The report started off by noting that economic growth will be beneficial for the country’s banks in 2025. “Progress in addressing the energy constraints in the country and a pick-up in private investment will support economic growth in 2025,” it stated.
While banks are expected to experience a decrease in lending rates, more lending opportunities can be created if the Government of National Unity (GNU), a coalition of development-focused political parties, carries out its planned economic reforms which largely focus on addressing infrastructure deficits, particularly in railway, ports, energy and the water sectors.
Continuing, the report noted that the existing macroeconomic conditions in South Africa, including household disposable incomes and their ability to repay debt, are constrained by increasing inflation rates and food prices.
As of August 2024, the average monthly salary of South Africans was R25,304 ($1,500). The Consumer Price Index showed that inflation increased to 3% as of December 2024, with food, hot beverages and fuel prices increasing by 0.2%, 0.4% and 1.1% respectively.
These macro conditions prevented banks from making as much profit as they could, despite making more money and owning more assets per minimum capitalisation requirements. With many people unable to pay loans, banks couldn’t make as much money from their usual services.
By allowing South Africans access to their retirement savings through the recently introduced two-pot retirement system – a retirement fund reform that allows fund members to access parts of their retirement funds before actual retirement -, it is believed that more South Africans will be able to pay their debts.
“We expect that the banking sector’s credit loss ratio will normalise, averaging 90 bps in 2025, from an estimated 100 bps in 2024. Similarly, nonperforming loans will improve towards 4.4% of total loans at year-end 2025 from an estimated 4.7% in 2024.”, the report predicted.
Still on the banks’ profitability, the report noted, “South African banks will continue to maintain robust capital buffers against the minimum requirements, with an average common equity tier 1 buffer of 400bps. Strong profitability is expected to support stable capitalisation levels against generous dividend payout ratios averaging 50%-60%.”
“We anticipate that the sector will maintain a strong average return on equity of 15% to 16%, despite lower interest rates, supported by higher credit growth, noninterest income, and lower provisioning.”

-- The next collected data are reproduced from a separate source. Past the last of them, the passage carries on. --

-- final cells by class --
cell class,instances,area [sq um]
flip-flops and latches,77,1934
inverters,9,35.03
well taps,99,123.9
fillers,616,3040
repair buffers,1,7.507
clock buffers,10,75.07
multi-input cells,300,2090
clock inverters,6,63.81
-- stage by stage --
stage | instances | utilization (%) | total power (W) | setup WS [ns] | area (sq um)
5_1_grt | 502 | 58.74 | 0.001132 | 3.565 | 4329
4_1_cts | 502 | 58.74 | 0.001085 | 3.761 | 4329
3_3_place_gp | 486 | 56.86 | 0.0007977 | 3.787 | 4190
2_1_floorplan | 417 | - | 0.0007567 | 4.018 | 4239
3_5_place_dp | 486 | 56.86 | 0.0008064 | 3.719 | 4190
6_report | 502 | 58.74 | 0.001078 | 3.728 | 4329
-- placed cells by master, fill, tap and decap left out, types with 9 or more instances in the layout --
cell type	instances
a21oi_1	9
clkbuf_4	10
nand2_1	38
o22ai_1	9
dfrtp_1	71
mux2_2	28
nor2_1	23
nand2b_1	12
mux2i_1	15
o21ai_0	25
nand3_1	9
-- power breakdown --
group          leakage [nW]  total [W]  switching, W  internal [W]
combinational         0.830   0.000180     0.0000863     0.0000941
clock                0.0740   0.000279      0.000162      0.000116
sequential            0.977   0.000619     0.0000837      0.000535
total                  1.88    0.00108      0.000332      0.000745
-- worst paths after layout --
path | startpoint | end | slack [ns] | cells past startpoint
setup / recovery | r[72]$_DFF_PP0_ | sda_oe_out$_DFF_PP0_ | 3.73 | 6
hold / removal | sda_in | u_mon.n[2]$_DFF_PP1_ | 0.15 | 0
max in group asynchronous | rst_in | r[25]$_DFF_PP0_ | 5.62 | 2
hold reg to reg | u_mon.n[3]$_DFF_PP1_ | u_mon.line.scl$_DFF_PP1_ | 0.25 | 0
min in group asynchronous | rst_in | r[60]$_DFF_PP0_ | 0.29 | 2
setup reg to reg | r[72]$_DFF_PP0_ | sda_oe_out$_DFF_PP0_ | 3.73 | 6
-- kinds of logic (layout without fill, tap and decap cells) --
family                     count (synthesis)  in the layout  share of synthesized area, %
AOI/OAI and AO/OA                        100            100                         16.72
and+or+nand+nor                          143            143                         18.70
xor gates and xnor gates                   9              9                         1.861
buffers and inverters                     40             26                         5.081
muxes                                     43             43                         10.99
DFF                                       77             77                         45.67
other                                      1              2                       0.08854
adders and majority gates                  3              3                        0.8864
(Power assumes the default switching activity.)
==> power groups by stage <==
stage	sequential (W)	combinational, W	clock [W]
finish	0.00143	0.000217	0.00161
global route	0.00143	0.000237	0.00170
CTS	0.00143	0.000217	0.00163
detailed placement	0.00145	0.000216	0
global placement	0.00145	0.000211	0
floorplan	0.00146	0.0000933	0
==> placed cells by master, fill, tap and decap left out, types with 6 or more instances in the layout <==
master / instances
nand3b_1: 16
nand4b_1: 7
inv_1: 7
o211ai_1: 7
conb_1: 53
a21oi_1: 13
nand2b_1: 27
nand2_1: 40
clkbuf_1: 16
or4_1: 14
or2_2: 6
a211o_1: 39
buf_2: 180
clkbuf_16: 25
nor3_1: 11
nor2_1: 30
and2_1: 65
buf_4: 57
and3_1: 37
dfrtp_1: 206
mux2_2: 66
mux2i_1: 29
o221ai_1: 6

In case you didn’t catch the technical terms above, the summary is:
- South African banks are expected to operate with their total assets still above the minimum capital requirements for banks even with the unfavourable macroeconomics of rising inflation.
- Banks are expected to pay 50%-60% of their profits as dividend to shareholders and still be profitable because their total assets are more than the minimum capital requirements.

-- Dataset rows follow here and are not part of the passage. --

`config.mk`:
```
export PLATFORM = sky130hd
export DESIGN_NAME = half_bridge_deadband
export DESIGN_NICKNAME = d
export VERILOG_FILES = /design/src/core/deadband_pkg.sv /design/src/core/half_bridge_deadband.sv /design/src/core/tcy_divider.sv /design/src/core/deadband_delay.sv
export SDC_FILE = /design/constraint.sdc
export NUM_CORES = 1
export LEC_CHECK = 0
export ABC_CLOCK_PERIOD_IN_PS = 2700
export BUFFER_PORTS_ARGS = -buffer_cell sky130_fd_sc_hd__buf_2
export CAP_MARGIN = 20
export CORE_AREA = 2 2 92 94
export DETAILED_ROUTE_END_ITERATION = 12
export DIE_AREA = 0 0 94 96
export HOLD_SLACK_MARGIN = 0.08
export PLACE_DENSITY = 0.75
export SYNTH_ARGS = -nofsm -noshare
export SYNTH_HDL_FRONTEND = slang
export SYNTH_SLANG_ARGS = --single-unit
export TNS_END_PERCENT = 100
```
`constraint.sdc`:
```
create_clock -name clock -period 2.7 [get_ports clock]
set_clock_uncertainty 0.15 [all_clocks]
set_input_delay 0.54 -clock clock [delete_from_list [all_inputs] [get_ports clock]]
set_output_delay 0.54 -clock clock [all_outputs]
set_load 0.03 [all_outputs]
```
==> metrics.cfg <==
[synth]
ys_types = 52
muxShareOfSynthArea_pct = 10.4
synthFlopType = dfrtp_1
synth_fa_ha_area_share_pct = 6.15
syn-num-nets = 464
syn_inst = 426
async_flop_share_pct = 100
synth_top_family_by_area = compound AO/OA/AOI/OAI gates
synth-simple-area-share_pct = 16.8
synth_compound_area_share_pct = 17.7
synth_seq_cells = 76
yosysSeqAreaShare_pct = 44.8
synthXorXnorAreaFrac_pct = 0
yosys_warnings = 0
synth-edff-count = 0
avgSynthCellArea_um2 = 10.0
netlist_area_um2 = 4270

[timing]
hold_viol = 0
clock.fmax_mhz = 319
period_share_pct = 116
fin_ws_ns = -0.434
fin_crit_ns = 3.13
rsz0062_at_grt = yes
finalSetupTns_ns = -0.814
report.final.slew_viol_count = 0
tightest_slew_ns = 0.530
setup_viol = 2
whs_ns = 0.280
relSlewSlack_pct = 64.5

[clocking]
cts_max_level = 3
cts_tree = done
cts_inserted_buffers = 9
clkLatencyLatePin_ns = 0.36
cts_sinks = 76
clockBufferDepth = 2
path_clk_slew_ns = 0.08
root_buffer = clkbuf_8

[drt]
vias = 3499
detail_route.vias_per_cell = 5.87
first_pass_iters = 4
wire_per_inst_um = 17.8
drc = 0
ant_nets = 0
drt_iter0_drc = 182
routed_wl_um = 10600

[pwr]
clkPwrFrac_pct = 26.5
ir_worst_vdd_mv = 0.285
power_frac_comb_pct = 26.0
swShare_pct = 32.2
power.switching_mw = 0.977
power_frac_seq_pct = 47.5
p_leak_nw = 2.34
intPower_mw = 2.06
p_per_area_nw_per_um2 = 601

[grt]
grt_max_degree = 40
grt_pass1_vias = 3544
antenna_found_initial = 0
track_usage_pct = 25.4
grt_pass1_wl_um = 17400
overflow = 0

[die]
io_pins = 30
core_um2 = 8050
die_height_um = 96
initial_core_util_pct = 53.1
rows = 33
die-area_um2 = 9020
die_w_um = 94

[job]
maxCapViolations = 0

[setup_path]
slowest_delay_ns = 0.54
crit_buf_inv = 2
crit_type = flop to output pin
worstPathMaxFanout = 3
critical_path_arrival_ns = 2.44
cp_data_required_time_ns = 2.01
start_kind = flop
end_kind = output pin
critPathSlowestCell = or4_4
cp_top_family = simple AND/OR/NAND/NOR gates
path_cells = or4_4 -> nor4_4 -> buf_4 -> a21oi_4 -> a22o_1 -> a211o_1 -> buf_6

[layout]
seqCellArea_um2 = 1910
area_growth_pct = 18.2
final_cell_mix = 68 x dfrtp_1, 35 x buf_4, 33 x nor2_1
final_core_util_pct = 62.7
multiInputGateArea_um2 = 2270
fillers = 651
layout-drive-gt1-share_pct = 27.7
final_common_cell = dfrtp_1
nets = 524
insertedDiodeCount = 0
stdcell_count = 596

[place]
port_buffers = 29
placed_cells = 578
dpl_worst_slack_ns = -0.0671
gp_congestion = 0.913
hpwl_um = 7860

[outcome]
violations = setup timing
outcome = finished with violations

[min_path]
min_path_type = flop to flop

- Banks are expected to record a 15%-16% profit from the total money received as investments despite the current macroeconomic statistics.
Overall, this report, which took into consideration the Banking Industry Country Risk Assessment (BICRA) and a macro analysis of South Africa’s economy, shows that South African banks may indeed be in for a moderately robust, profitable year. However, their profitability is very much tied to an improved economic situation and the government’s spending on infrastructural development.